• [DIRECTIONS]:
Of all the entries below, retype only the lines from the one with "export VERILOG_FILES = /design/src/rtl/mts_pkg.sv" through the one with "export CORE_MARGIN = 5", exactly as they appear.

********

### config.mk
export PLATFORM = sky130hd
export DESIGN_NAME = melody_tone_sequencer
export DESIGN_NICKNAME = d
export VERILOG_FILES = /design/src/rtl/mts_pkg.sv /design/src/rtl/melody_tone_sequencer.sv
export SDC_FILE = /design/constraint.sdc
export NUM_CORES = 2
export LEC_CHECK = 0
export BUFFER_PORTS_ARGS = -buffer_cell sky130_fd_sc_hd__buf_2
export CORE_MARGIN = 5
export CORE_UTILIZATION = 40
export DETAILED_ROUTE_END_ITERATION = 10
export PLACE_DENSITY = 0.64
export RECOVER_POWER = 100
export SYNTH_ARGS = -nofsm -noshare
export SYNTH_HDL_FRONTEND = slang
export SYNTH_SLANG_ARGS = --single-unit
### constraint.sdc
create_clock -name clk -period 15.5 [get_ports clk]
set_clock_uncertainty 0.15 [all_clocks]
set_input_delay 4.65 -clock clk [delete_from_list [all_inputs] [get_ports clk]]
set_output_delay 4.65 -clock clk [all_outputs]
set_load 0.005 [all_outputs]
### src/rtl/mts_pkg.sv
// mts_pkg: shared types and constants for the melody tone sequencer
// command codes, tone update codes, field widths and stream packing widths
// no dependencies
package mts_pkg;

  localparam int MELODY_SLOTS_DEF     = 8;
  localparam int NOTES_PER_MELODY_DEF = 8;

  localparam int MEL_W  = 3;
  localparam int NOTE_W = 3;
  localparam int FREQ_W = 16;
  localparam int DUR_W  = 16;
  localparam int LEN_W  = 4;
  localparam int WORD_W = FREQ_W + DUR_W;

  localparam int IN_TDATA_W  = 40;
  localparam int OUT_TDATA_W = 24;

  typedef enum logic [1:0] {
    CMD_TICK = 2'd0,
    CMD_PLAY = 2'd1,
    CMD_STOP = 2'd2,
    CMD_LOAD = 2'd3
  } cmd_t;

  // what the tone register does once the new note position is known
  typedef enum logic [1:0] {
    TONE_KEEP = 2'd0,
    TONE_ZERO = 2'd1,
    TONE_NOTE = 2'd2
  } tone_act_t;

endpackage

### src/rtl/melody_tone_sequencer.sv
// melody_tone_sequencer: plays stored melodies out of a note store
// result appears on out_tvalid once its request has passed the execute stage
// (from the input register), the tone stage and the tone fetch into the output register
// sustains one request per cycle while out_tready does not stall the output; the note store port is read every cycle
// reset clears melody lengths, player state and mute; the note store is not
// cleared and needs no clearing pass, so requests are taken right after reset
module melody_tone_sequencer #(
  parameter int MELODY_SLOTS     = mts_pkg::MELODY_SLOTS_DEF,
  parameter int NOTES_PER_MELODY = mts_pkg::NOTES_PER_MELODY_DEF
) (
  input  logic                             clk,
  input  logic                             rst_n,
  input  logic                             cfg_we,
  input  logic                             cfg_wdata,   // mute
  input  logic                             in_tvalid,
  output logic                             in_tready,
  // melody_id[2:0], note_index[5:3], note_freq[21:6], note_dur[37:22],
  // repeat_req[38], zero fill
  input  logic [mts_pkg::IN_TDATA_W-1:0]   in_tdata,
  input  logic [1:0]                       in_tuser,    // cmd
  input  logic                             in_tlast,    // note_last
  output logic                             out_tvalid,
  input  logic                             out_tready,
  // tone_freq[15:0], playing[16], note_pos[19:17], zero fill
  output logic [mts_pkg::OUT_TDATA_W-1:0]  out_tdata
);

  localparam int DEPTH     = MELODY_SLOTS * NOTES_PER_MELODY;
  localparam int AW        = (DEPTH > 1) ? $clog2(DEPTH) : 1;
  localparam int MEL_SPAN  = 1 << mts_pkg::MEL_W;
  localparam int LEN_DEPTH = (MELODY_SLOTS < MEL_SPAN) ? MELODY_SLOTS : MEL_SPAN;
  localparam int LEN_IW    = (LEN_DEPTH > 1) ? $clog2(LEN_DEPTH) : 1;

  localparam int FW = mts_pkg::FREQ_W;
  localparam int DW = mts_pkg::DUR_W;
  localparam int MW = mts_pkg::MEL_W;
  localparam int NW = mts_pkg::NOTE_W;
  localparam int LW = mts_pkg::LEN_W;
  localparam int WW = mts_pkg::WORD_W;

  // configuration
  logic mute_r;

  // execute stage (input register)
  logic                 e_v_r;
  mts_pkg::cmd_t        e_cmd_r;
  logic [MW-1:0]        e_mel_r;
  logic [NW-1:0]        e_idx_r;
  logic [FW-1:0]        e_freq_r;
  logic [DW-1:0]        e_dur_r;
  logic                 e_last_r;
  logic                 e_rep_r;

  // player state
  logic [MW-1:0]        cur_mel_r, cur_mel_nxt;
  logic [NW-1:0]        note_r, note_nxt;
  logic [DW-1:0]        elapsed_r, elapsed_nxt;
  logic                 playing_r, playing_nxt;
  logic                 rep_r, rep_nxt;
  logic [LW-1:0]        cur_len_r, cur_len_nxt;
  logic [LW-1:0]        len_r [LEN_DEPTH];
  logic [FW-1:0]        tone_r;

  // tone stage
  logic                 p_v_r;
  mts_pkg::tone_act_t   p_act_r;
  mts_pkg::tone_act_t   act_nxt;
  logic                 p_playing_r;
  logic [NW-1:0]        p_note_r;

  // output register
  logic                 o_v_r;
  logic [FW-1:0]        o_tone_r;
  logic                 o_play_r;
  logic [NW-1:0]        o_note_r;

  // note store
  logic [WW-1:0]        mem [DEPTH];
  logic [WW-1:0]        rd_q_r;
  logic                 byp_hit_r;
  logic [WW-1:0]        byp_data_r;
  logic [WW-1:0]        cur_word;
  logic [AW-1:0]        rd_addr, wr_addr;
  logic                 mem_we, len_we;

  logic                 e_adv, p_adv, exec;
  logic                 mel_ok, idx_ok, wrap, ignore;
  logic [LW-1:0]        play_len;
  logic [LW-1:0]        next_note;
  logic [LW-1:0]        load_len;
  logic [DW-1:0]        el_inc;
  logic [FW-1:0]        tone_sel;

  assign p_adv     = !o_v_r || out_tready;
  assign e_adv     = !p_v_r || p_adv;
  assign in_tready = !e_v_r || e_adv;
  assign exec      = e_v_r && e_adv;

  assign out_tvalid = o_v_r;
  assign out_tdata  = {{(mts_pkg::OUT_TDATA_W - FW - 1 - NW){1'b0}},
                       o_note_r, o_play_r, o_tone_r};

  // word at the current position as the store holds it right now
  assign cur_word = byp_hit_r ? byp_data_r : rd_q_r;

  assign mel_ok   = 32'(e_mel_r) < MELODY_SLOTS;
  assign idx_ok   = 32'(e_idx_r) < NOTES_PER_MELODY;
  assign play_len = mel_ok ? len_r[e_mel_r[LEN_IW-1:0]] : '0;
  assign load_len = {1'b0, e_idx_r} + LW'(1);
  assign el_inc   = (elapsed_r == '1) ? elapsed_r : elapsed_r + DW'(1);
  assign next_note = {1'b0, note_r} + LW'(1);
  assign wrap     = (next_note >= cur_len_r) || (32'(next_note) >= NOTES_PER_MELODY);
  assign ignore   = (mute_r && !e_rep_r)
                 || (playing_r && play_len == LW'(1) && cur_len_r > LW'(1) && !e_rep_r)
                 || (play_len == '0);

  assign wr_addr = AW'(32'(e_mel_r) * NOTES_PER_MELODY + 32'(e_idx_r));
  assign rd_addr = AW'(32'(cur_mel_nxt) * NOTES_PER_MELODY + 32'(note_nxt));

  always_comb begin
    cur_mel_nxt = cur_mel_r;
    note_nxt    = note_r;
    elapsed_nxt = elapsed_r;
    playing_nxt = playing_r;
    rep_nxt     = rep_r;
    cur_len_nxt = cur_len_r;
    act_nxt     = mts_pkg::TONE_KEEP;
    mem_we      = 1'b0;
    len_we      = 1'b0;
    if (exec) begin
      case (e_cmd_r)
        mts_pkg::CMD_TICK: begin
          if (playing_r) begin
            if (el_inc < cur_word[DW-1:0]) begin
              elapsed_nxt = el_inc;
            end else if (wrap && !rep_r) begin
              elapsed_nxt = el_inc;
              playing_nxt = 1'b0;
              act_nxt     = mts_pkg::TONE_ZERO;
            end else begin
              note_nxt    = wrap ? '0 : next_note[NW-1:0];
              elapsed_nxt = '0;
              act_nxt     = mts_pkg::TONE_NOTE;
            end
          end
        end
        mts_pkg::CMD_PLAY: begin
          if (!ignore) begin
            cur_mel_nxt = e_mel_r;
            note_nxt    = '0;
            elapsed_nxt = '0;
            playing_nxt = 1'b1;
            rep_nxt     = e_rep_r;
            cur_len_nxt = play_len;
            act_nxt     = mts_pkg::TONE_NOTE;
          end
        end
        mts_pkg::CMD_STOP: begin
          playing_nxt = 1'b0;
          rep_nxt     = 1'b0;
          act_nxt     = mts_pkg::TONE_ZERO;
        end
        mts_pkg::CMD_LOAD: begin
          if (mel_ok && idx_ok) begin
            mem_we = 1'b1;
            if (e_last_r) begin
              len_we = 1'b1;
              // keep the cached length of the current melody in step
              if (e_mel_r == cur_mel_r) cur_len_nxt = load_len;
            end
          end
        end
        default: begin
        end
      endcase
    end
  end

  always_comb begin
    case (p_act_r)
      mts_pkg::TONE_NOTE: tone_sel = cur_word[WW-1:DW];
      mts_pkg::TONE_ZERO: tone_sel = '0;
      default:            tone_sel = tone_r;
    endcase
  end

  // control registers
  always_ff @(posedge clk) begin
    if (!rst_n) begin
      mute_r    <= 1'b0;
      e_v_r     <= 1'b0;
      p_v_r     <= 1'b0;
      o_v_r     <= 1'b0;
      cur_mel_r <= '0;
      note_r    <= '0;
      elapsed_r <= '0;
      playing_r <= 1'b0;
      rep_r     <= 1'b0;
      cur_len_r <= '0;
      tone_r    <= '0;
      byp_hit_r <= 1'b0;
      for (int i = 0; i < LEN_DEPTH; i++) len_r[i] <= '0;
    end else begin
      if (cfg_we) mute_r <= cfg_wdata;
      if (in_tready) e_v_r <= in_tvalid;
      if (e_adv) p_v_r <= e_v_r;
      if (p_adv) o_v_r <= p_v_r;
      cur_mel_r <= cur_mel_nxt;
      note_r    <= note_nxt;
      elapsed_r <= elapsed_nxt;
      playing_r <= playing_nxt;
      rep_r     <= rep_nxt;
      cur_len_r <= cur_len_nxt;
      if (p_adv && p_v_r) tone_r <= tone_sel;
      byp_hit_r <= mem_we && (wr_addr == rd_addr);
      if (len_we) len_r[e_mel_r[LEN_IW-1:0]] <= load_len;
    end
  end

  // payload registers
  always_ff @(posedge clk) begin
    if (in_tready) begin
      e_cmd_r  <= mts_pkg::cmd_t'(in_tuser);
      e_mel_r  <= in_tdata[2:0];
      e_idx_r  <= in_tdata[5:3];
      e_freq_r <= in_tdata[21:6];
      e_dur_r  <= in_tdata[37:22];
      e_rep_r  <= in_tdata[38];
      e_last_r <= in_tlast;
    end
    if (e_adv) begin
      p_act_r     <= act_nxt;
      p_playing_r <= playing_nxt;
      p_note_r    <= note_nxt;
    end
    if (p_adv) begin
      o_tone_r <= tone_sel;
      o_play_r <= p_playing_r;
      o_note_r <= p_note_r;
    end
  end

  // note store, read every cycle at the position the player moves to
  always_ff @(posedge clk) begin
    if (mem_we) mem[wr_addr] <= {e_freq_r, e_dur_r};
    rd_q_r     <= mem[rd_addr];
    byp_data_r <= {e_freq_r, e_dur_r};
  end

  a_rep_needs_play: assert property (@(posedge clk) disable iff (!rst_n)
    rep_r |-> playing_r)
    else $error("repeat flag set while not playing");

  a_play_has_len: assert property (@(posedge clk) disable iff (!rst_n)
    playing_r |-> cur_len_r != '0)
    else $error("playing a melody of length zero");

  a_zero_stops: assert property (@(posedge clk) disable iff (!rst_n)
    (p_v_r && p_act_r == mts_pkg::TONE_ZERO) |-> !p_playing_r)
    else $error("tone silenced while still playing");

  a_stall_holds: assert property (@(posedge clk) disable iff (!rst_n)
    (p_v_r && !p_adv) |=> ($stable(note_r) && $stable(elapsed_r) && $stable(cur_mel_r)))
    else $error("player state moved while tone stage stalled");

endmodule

********

• [TASK RESULT]:
export VERILOG_FILES = /design/src/rtl/mts_pkg.sv /design/src/rtl/melody_tone_sequencer.sv
export SDC_FILE = /design/constraint.sdc
export NUM_CORES = 2
export LEC_CHECK = 0
export BUFFER_PORTS_ARGS = -buffer_cell sky130_fd_sc_hd__buf_2
export CORE_MARGIN = 5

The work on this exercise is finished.